Your assignment
Please give back only the lines below from the one containing "[Yosys stat by" to the one containing "after CTS | 2.59 | 0.497 | 2.30", each repeated word for word, both ends included.

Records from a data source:
= Beginning of Section =
Background: an optimization exercise with open tools, aiming at a short achievable clock period. Do not read the settings as production practice. At most, simulation tests tie the RTL to the original design; equivalence was not proved. Only the layout flow was run in runs 3 and 4; the RTL was not checked for function there. Power figures rest on the tool's default switching activity, not on a simulated workload.

$ cat flow/config.mk
export PLATFORM = sky130hd
export DESIGN_NAME = fsv
export DESIGN_NICKNAME = fsv
export VERILOG_FILES = /design/flow/design.v
export SDC_FILE = /design/flow/constraint.sdc
export NUM_CORES = 4
export LEC_CHECK = 0
export ABC_CLOCK_PERIOD_IN_PS = 300
export CAP_MARGIN = 20
export CORE_MARGIN = 2
export CORE_UTILIZATION = 40
export PLACE_DENSITY = 0.6
export SETUP_SLACK_MARGIN = 4.6
export SLEW_MARGIN = 20
export SYNTH_HIERARCHICAL = 1
export SYNTH_MINIMUM_KEEP_SIZE = 0
$ cat flow/constraint.sdc
create_clock -name core_clock -period 7.0 [get_ports {clk}]
set_input_delay 1.4000 -clock core_clock [delete_from_list [all_inputs] [get_ports {clk}]]
set_output_delay 1.4000 -clock core_clock [all_outputs]
set_load 0.01 [all_outputs]
$ cat flow/design.v
module fsv (
    input  wire         clk,
    input  wire         rst,         
    input  wire         op_valid,
    input  wire [11:0]  op_word,
    output reg  [7:0]   acc,
    output wire [151:0] fb,
    output reg  [4:0]   len,
    output reg          ovf,
    output reg          valid,
    output reg  [7:0]   cmd,
    output reg  [7:0]   tid0,
    output reg  [7:0]   tid1,
    output reg  [15:0]  pm25,
    output reg  [15:0]  pm10,
    output reg  [7:0]   fwy,
    output reg  [7:0]   fwm,
    output reg  [7:0]   fwd,
    output reg  [7:0]   rid0,
    output reg  [7:0]   rid1,
    output reg          pmw,
    output reg          fww,
    output reg          idw,
    output reg  [2:0]   err,
    output reg          fatal
);
    localparam [7:0] HEADER    = 8'hAA;
    localparam [7:0] TAIL      = 8'hAB;
    localparam [7:0] TYPE_CMD  = 8'hB4;
    localparam [7:0] TYPE_ACK  = 8'hC5;
    localparam [7:0] TYPE_DATA = 8'hC0;
    localparam [2:0] E_OK        = 3'd0;
    localparam [2:0] E_INVPARAM  = 3'd1;
    localparam [2:0] E_MALFORMED = 3'd3;
    localparam [2:0] E_ILLEGAL   = 3'd4;
    localparam [2:0] E_OVERFLOW  = 3'd5;
    localparam [2:0] E_RESCMD    = 3'd6;
    function [7:0] sel8;
        input       s;
        input [7:0] a;
        input [7:0] b;
        sel8 = ({8{s}} & a) | ({8{~s}} & b);
    endfunction
    function legal_cmd;
        input [7:0] c;
        legal_cmd = (c == 8'h02) || (c == 8'h04) || (c == 8'h05) ||
                    (c == 8'h06) || (c == 8'h07) || (c == 8'h08);
    endfunction
    reg  [151:0] fb_q;
    wire [7:0]   fbuf [0:18];
    genvar gi;
    generate
        for (gi = 0; gi < 19; gi = gi + 1) begin : g_fb_bytes
            assign fbuf[gi] = fb_q[8*gi +: 8];
        end
    endgenerate
    assign fb = fb_q;
    reg  [19:0] lo;           
    reg  [18:0] th;           
    reg         cl;           
    reg         bok;          
    reg  [7:0]  acc_n;        
    reg  [7:0]  cmd_n;        
    reg  [7:0]  tid0_n;       
    reg  [7:0]  tid1_n;       
    reg  [7:0]  s_all, q, p, snap2, d8, d17;
    reg         rok, cok;     
    wire [7:0] acc_i  = ~acc_n;
    wire [7:0] cmd_i  = ~cmd_n;
    wire [7:0] tid0_i = ~tid0_n;
    wire [7:0] tid1_i = ~tid1_n;
    wire [3:0] opc = op_word[11:8];
    wire [7:0] imm = op_word[7:0];
    wire z01, z23, z45, z67, nzl, nzh, iz;
    fsv_nor2  u_z01 (.a(imm[0]), .b(imm[1]), .y(z01));
    fsv_nor2  u_z23 (.a(imm[2]), .b(imm[3]), .y(z23));
    fsv_nor2  u_z45 (.a(imm[4]), .b(imm[5]), .y(z45));
    fsv_nor2  u_z67 (.a(imm[6]), .b(imm[7]), .y(z67));
    fsv_nand2 u_nzl (.a(z01), .b(z23), .y(nzl));
    fsv_nand2 u_nzh (.a(z45), .b(z67), .y(nzh));
    fsv_nor2  u_iz  (.a(nzl), .b(nzh), .y(iz));      
    wire [3:0] hi, lo2;                              
    fsv_dec2  u_hi (.a(opc[3]), .b(opc[2]), .y(hi));
    fsv_dec2  u_lo (.a(opc[1]), .b(opc[0]), .y(lo2));
    wire vz, nvz;                                    
    fsv_and2  u_vz  (.a(op_valid), .b(iz), .y(vz));
    wire [15:0] nhl, dz, dv;
    genvar gk;
    generate
        for (gk = 0; gk < 16; gk = gk + 1) begin : g_dec
            fsv_nand2 u_hl (.a(hi[gk / 4]), .b(lo2[gk % 4]), .y(nhl[gk]));
            fsv_and2b u_dz (.an(nhl[gk]), .b(vz), .y(dz[gk]));         
            fsv_and2b u_dv (.an(nhl[gk]), .b(op_valid), .y(dv[gk]));   
        end
    endgenerate
    wire [18:0] ph_d, bc_d;                   
    wire        ln_push, ln_fclr, ln_bcmd;    
    wire [6:0]  dm_pm, dm_fw, dm_id;          
    generate
        for (gk = 0; gk < 19; gk = gk + 1) begin : g_fbdec
            fsv_and2b u_ph (.an(nhl[4]),  .b(op_valid), .y(ph_d[gk]));
            fsv_and2b u_bc (.an(nhl[10]), .b(vz),       .y(bc_d[gk]));
        end
        for (gk = 0; gk < 7; gk = gk + 1) begin : g_dmdec
            fsv_and2b u_pm (.an(nhl[11]), .b(vz), .y(dm_pm[gk]));
            fsv_and2b u_fw (.an(nhl[12]), .b(vz), .y(dm_fw[gk]));
            fsv_and2b u_id (.an(nhl[13]), .b(vz), .y(dm_id[gk]));
        end
    endgenerate
    fsv_and2b u_lnp (.an(nhl[4]),  .b(op_valid), .y(ln_push));
    fsv_and2b u_lnf (.an(nhl[3]),  .b(vz),       .y(ln_fclr));
    fsv_and2b u_lnb (.an(nhl[10]), .b(vz),       .y(ln_bcmd));
    wire d_csclr  = dz[1];
    wire d_csadd  = dv[2];
    wire d_fclr   = dz[3];
    wire d_push   = dv[4];
    wire d_vcmd   = dz[5];
    wire d_vrpl   = dz[6];
    wire d_setcmd = dv[7];
    wire d_setid0 = dv[8];
    wire d_setid1 = dv[9];
    wire d_bcmd   = dz[10];
    wire d_decpm  = dz[11];
    wire d_decfw  = dz[12];
    wire d_decid  = dz[13];
    wire zop   = (opc == 4'h1) || (opc == 4'h3) || (opc == 4'h5) || (opc == 4'h6) ||
                 (opc == 4'hA) || (opc == 4'hB) || (opc == 4'hC) || (opc == 4'hD);
    wire d_ill = op_valid && ((zop && !iz) || (opc == 4'h0) ||
                              (opc == 4'hE) || (opc == 4'hF));
    wire imm_tail  = (imm == TAIL);
    wire imm_legal = legal_cmd(imm);
    wire full = lo[19];
    wire       pre9, pre18;
    wire [7:0] cs, dsum;
    wire [4:0] len_inc;
    wire [95:0] fdata;                    
    fsv_st u_st (
        .fb_q(fb_q), .lo(lo), .th(th), .p(p), .q(q),
        .s_all(s_all), .snap2(snap2), .d8(d8), .d17(d17),
        .pre9(pre9), .pre18(pre18), .cs(cs), .dsum(dsum),
        .len_inc(len_inc), .fdata(fdata)
    );
    reg  [7:0] frame [0:18];
    integer i;
    always @(*) begin
        frame[0] = HEADER;
        frame[1] = TYPE_CMD;
        frame[2] = cmd_i;
        for (i = 0; i < 12; i = i + 1)
            frame[3 + i] = fdata[8*i +: 8];
        frame[15] = tid0_i;
        frame[16] = tid1_i;
        frame[17] = cs;
        frame[18] = TAIL;
    end
    wire b_ok   = d_bcmd && bok;
    wire p_ok   = d_push && !full;
    wire clr    = rst || d_fclr;
    wire [7:0] acc_nx  = rst ? 8'h00 :
                         d_csclr ? 8'h00 :
                         sel8(d_csadd, acc_i + imm, acc_i);
    wire l_clr  = rst || ln_fclr;
    wire l_pok  = ln_push && !full;
    wire l_bok  = ln_bcmd && bok;
    wire [4:0]  len_nx = l_clr ? 5'd0 :
                         l_pok ? len_inc :
                         l_bok ? 5'd19 : len;
    wire [19:0] lo_nx  = l_clr ? 20'd1 :
                         l_pok ? {lo[18:0], 1'b0} :
                         l_bok ? (20'd1 << 19) : lo;
    wire [18:0] th_nx  = l_clr ? 19'd0 :
                         l_pok ? {th[17:0], 1'b1} :
                         l_bok ? {19{1'b1}} : th;
    wire le12_nx = clr ? 1'b1 : p_ok ? !th[11] : b_ok ? 1'b0 : !th[12];
    wire cl_nx   = rst ? 1'b0 : d_setcmd ? imm_legal : cl;
    wire [7:0] cmd_nx  = rst ? 8'h00 : sel8(d_setcmd, imm, cmd_i);
    wire [7:0] tid0_nx = rst ? 8'hFF : sel8(d_setid0, imm, tid0_i);
    wire [7:0] tid1_nx = rst ? 8'hFF : sel8(d_setid1, imm, tid1_i);
    wire [7:0] s_add    = s_all + imm;
    wire [7:0] s_all_nx = clr ? 8'h00 : sel8(d_push, s_add, s_all);
    wire [7:0] q_nx     = rst ? 8'h00 :
                          d_fclr ? cmd_i :
                          d_push ? q + imm :
                          sel8(d_setcmd, s_add, q);
    wire [7:0] p_nx     = rst ? 8'hFE :
                          d_setid0 ? tid1_i + imm :
                          sel8(d_setid1, tid0_i + imm, p);
    always @(posedge clk) begin
        acc    <= acc_nx;
        acc_n  <= ~acc_nx;
        len    <= len_nx;
        lo     <= lo_nx;
        th     <= th_nx;
        cl     <= cl_nx;
        bok    <= cl_nx && le12_nx;
        cmd    <= cmd_nx;
        cmd_n  <= ~cmd_nx;
        tid0   <= tid0_nx;
        tid0_n <= ~tid0_nx;
        tid1   <= tid1_nx;
        tid1_n <= ~tid1_nx;
        s_all  <= s_all_nx;
        q      <= q_nx;
        p      <= p_nx;
        snap2  <= sel8(lo[2], s_all, snap2);
        d8     <= sel8(lo[8], dsum, d8);
        d17    <= sel8(lo[17], dsum, d17);
        ovf    <= !clr && ((d_push && full) || ovf);
        rok    <= !rst && (d_push ? (pre9 && imm_tail) :
                           (d_fclr || b_ok) ? 1'b0 : rok);
        cok    <= !rst && (d_push ? (pre18 && imm_tail) :
                           d_fclr ? 1'b0 : (b_ok || cok));
        valid  <= !rst && (d_vcmd ? cok : d_vrpl ? rok : valid);
        pm25   <= rst ? 16'h0000 :
                  (dm_pm[0] && rok) ? {fbuf[3], fbuf[2]} : pm25;
        pm10   <= rst ? 16'h0000 :
                  (dm_pm[1] && rok) ? {fbuf[5], fbuf[4]} : pm10;
        pmw    <= !rst && ((dm_pm[2] && rok) || pmw);
        fwy    <= rst ? 8'h00 : sel8(dm_fw[0] && rok, fbuf[3], fwy);
        fwm    <= rst ? 8'h00 : sel8(dm_fw[1] && rok, fbuf[4], fwm);
        fwd    <= rst ? 8'h00 : sel8(dm_fw[2] && rok, fbuf[5], fwd);
        fww    <= !rst && ((dm_fw[3] && rok) || fww);
        rid0   <= rst ? 8'h00 : sel8((dm_fw[4] || dm_id[0]) && rok, fbuf[6], rid0);
        rid1   <= rst ? 8'h00 : sel8((dm_fw[5] || dm_id[1]) && rok, fbuf[7], rid1);
        idw    <= !rst && (((dm_fw[6] || dm_id[2]) && rok) || idw);
        fatal  <= 1'b0;
        if (rst)
            err <= E_OK;
        else if (d_ill)
            err <= E_ILLEGAL;
        else if (d_push)
            err <= full ? E_OVERFLOW : E_OK;
        else if (d_bcmd)
            err <= !cl ? E_RESCMD : !bok ? E_INVPARAM : E_OK;
        else if (d_decpm || d_decfw || d_decid)
            err <= rok ? E_OK : E_MALFORMED;
        else if (op_valid)
            err <= E_OK;
    end
    generate
        for (gi = 0; gi < 19; gi = gi + 1) begin : g_fb_cells
            wire [7:0] held;
            if (gi < 12) begin : g_low
                assign held = sel8(bc_d[gi] && bok, frame[gi], fb_q[8*gi +: 8]);
            end else begin : g_high
                assign held = fb_q[8*gi +: 8];
            end
            always @(posedge clk)
                fb_q[8*gi +: 8] <= rst ? 8'h00 :
                                   sel8(ph_d[gi] && lo[gi], imm,
                                        sel8(th[gi], held, frame[gi]));
        end
    endgenerate
endmodule
module fsv_st (
    input  wire [151:0] fb_q,
    input  wire [19:0]  lo,
    input  wire [18:0]  th,
    input  wire [7:0]   p,        
    input  wire [7:0]   q,        
    input  wire [7:0]   s_all,
    input  wire [7:0]   snap2,
    input  wire [7:0]   d8,
    input  wire [7:0]   d17,
    output wire         pre9,     
    output wire         pre18,    
    output wire [7:0]   cs,       
    output wire [7:0]   dsum,     
    output reg  [4:0]   len_inc,  
    output reg  [95:0]  fdata     
);
    wire [7:0] fbuf [0:18];
    genvar gi;
    generate
        for (gi = 0; gi < 19; gi = gi + 1) begin : g_fb_bytes
            assign fbuf[gi] = fb_q[8*gi +: 8];
        end
    endgenerate
    assign pre9  = lo[9] && (fbuf[0] == 8'hAA) &&
                   ((fbuf[1] == 8'hC5) || (fbuf[1] == 8'hC0)) &&
                   (d8 == fbuf[8]);
    assign pre18 = lo[18] && (fbuf[0] == 8'hAA) && (fbuf[1] == 8'hB4) &&
                   (d17 == fbuf[17]);
    assign cs    = p + q;
    assign dsum  = s_all - snap2;
    integer i;
    always @(*) begin
        len_inc = 5'd0;
        for (i = 0; i < 19; i = i + 1)
            if (lo[i]) len_inc = len_inc | (i + 1);
        for (i = 0; i < 12; i = i + 1)
            fdata[8*i +: 8] = th[i] ? fbuf[i] : 8'h00;
    end
endmodule
module fsv_nor2 (input wire a, input wire b, output wire y);
    assign y = ~(a | b);
endmodule
module fsv_nand2 (input wire a, input wire b, output wire y);
    assign y = ~(a & b);
endmodule
module fsv_and2 (input wire a, input wire b, output wire y);
    assign y = a & b;
endmodule
module fsv_and2b (input wire an, input wire b, output wire y);
    assign y = ~an & b;
endmodule
module fsv_dec2 (input wire a, input wire b, output wire [3:0] y);
    assign y[0] = ~a & ~b;
    assign y[1] = ~a &  b;
    assign y[2] =  a & ~b;
    assign y[3] =  a &  b;
endmodule
$ cat flow/run.sh
#!/bin/bash
# synth_recipe.tcl (not shown) runs the flow's synth.tcl, then flattens the netlist and writes it again
# the make line also repeats each setting of config.mk as NAME=value (left out here)
make -C /OpenROAD-flow-scripts/flow DESIGN_CONFIG=/design/flow/config.mk WORK_HOME=/design/flow/orfs CLKGATE_MAP_FILE= SYNTH_SCRIPT=/design/flow/synth_recipe.tcl finish
==> impl_metrics.json, run 1 <==
{
  "rsz0062_at_grt": "yes",
  "syn_area_per_cell_sq_um": 8.91,
  "wirelength_um": 79800,
  "syn-num-nets": 2195,
  "status": "no timing/DRC/antenna violations",
  "cap_violations": 0,
  "syn-cell-area_sq_mm": 0.0189,
  "hold_viol": 0,
  "clk_pin_slew_ns": 0.06,
  "grt_usage_pct": 30.4,
  "fp.dieW_um": 221,
  "start_util_pct": 40.5,
  "min_period_ns": 2.71,
  "io_pins": 285,
  "path_class": "input pin to flop",
  "start_kind": "input pin",
  "drv_slew": 0,
  "p_per_area_mw_per_mm2": 177,
  "nNetsFinal": 2776,
  "seqCellArea_sq_mm": 0.00860,
  "fin_ws_ns": 4.29,
  "reg2regPathDepth": 8,
  "clockBufferDepth": 3,
  "first_pass_iters": 16,
  "slew_headroom_pct": 39.0,
  "crit_arrival_ns": 3.18,
  "vias": 18800,
  "row_count": 79,
  "synthArstFlopShare_pct": 0,
  "tritoncts": "yes",
  "synth_top_family_by_area": "simple AND/OR/NAND/NOR gates",
  "grt_overflow": 0,
  "synth_ff_type": "dfxtp_1",
  "hold_slack_ns": 0.459,
  "p_leak_nw": 12.4,
  "final.period_utilization_pct": 38.8,
  "antenna_found_initial": 2,
  "syn2layout_area_growth_pct": 61.2,
  "cts_buffers": 45,
  "gp_congestion": 0.872,
  "yosysUniqueCellTypes": 72,
  "tightest_slew_ns": 0.915,
  "ir_drop_mv": 0.174,
  "grt_max_degree": 89,
  "p_int_mw": 4.07,
  "critical_path_required_ns": 7.47,
  "swShare_pct": 24.5,
  "synth_compound_area_share_pct": 15.5,
  "root_buffer": "clkbuf_16",
  "power_switching_mw": 1.32,
  "grt_pass1_wl_um": 114000,
  "drcViolationCount": 0,
  "cp_max_fo": 6,
  "synth.area.mux_share_pct": 7.26,
  "pre_cts_ws_ns": 2.64,
  "fin_skew_ns": 0.0126,
  "layout_commonest_cell": "buf_6",
  "place_hpwl_um": 43600,
  "fillCellCount": 3629,
  "p_seq_share_pct": 42.6,
  "drive_above_1_share_pct": 53.0,
  "drt_first_iter_violations": 1602,
  "wire_per_inst_um": 23.8,
  "postRouteAntennaNets": 0,
  "fmax_mhz": 368,
  "htree_levels": 2,
  "ys_seq_area_share_pct": 42.8,
  "multiInputGateArea_sq_mm": 0.0125,
  "worstHoldStart": "idw",
  "synth-simple-area-share_pct": 23.3,
  "clkLatencyLatePin_ns": 0.58,
  "synthAdderAreaFrac_pct": 3.98,
  "die_y_um": 221,
  "fin_setup_tns_ns": 0,
  "portBuffers": 283,
  "min_path_type": "flop to flop",
  "postSynthCellCount": 2124,
  "critical_path.startpoint": "op_word[5]",
  "fin_util_pct": 65.4,
  "synthXorXnorAreaFrac_pct": 2.71,
  "n_antenna_cell": 0,
  "avgViaCountPerCell": 5.61,
  "clockPowerShare_pct": 47.3,
  "ys_ff_latch": 392,
  "core_sq_mm": 0.0467,
  "hold_buffers": 0,
  "setup_viol_count_final": 0,
  "grt_pass1_vias": 17800,
  "dieArea_sq_mm": 0.0490,
  "ys_warn_count": 9,
  "hold_depth": 2,
  "final_cell_mix": "301 x buf_6, 260 x buf_4, 203 x nor2_1",
  "synth_edf_count": 24,
  "endpoint_kind": "flop",
  "combPwrFrac_pct": 10.2,
  "cts.sinks": 392
}
[Yosys stat by module, one instance, submodules excluded]
module     copies in the design  flip-flops and latches
fsv                           1                     392
fsv_st                        1                       0
fsv_dec2                      2                       0
fsv_and2b                    60                       0
fsv_and2                      1                       0
fsv_nand2                    15                       0
fsv_nor2                      5                       0
[routing by layer]
| layer | up-vias | GRT usage (%) | wire (um) |
|---|---|---|---|
| li1 | 8557 | - | - |
| met1 | 9233 | 40.3 | 33600 |
| met2 | 803 | 48.6 | 36700 |
| met3 | 209 | 5.83 | 6000 |
| met4 | 0 | 12.7 | 3500 |
| met5 | - | 0 | 0 |
[cells by family after synthesis]
family	count (synthesis)
muxes	137
and+or+nand+nor	838
DFF	392
other	1
AOI/OAI and AO/OA	429
xor gates and xnor gates	57
buffers and inverters	214
adders and majority gates	56
[power by group through the flow]
stage | clock network (mW) | logic (mW) | registers [mW]
after global routing | 2.68 | 0.572 | 2.30
after floorplan | 0 | 0.227 | 2.36
after global placement | 0 | 0.359 | 2.37
final | 2.55 | 0.548 | 2.29
after detailed placement | 0 | 0.364 | 2.37
after CTS | 2.59 | 0.497 | 2.30
[per-stage QoR]
step	power [mW]	instance area (sq um)	instances
finish	5.39	30500	3349
global route	5.55	30500	3349
CTS	5.38	28700	3261
global placement	2.73	23000	2898
detailed placement	2.73	23000	2898
floorplan	2.59	20300	2124
[cell type report]
| type | count | share of cell area [%] |
|---|---|---|
| Timing Repair Buffer | 638 | 22.1 |
| Inverter | 84 | 1.10 |
| Clock buffer | 62 | 4.24 |
| Tap cell | 607 | 2.49 |
| Sequential cell | 392 | 28.2 |
| Multi-Input combinational cell | 1544 | 40.9 |
| Clock inverter | 22 | 0.972 |
[critical path, stage by stage]
cell and delay [ns]:
buf_12 0.10, buf_12 0.13, nor2_4 0.10, nand2_2 0.07
nor2_4 0.16, buf_12 0.13, and2_4 0.24, nor2b_4 0.33
nand2_2 0.11, nand2_1 0.12, o22ai_1 0.08, o21a_1 0.20
[synth_stat cells (8+ instances only)]
cell type  count  share of area (%)
o211ai_1      13               0.52
o221a_2       29                1.7
xnor2_1       41                1.9
a21boi_0      11               0.44
a21o_1         8               0.32
a211oi_1     113                4.5
nor2_1       221                4.4
edfxtp_1      24                3.8
nor3_1        15               0.40
a21oi_1      130                3.4
nand2_1      290                5.8
clkbuf_1      97                1.9
mux2i_1      136                7.2
buf_2         22               0.58
buf_1          9               0.18
nand2b_1      34                1.1
o21ai_0       49                1.3
nand3_1       48                1.3
and2_1       105                3.5
dfxtp_1      368                 39
a22oi_1       20               0.79
xor2_1        15               0.69
ha_1          49                3.2
inv_1         84                1.7
nor2b_4       61                4.4
nor4_1        10               0.33
[path summary, 6_finish.rpt]
kind | endpoint | slack (ns)
setup / recovery | bok | 4.29
hold / removal | idw | 0.46
setup reg to reg | flop | 4.73
hold reg to reg | idw | 0.46
[what timing repair did]
| action | 4_1_cts | 5_1_grt |
|---|---|---|
| gates resized for setup | 1928 | 252 |
| setup endpoints to repair | 637 | 611 |
| cloned | 28 | 10 |
| pin swaps | 125 | 116 |
| setup buffers | 251 | 78 |
==> run 2, diff against run 1 <==
--- a/flow/config.mk
+++ b/flow/config.mk
@@ -11,5 +11,5 @@
 export CORE_UTILIZATION = 40
 export PLACE_DENSITY = 0.6
-export SETUP_SLACK_MARGIN = 4.6
+export SETUP_SLACK_MARGIN = 4.7
 export SLEW_MARGIN = 20
 export SYNTH_HIERARCHICAL = 1
==> run 2 against run 1 <==
Non-clock buffer count rose by 9. Synthesized area unchanged. Design area rose by 2.5%. First-iteration DRC count increased by 18%. Clock power is 4% lower. Sequential share of layout area decreased by 0.62 points. Count of clock-buffer cells in the layout up 7.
= End of Section =
Your solution
[Yosys stat by module, one instance, submodules excluded]
module     copies in the design  flip-flops and latches
fsv                           1                     392
fsv_st                        1                       0
fsv_dec2                      2                       0
fsv_and2b                    60                       0
fsv_and2                      1                       0
fsv_nand2                    15                       0
fsv_nor2                      5                       0
[routing by layer]
| layer | up-vias | GRT usage (%) | wire (um) |
|---|---|---|---|
| li1 | 8557 | - | - |
| met1 | 9233 | 40.3 | 33600 |
| met2 | 803 | 48.6 | 36700 |
| met3 | 209 | 5.83 | 6000 |
| met4 | 0 | 12.7 | 3500 |
| met5 | - | 0 | 0 |
[cells by family after synthesis]
family	count (synthesis)
muxes	137
and+or+nand+nor	838
DFF	392
other	1
AOI/OAI and AO/OA	429
xor gates and xnor gates	57
buffers and inverters	214
adders and majority gates	56
[power by group through the flow]
stage | clock network (mW) | logic (mW) | registers [mW]
after global routing | 2.68 | 0.572 | 2.30
after floorplan | 0 | 0.227 | 2.36
after global placement | 0 | 0.359 | 2.37
final | 2.55 | 0.548 | 2.29
after detailed placement | 0 | 0.364 | 2.37
after CTS | 2.59 | 0.497 | 2.30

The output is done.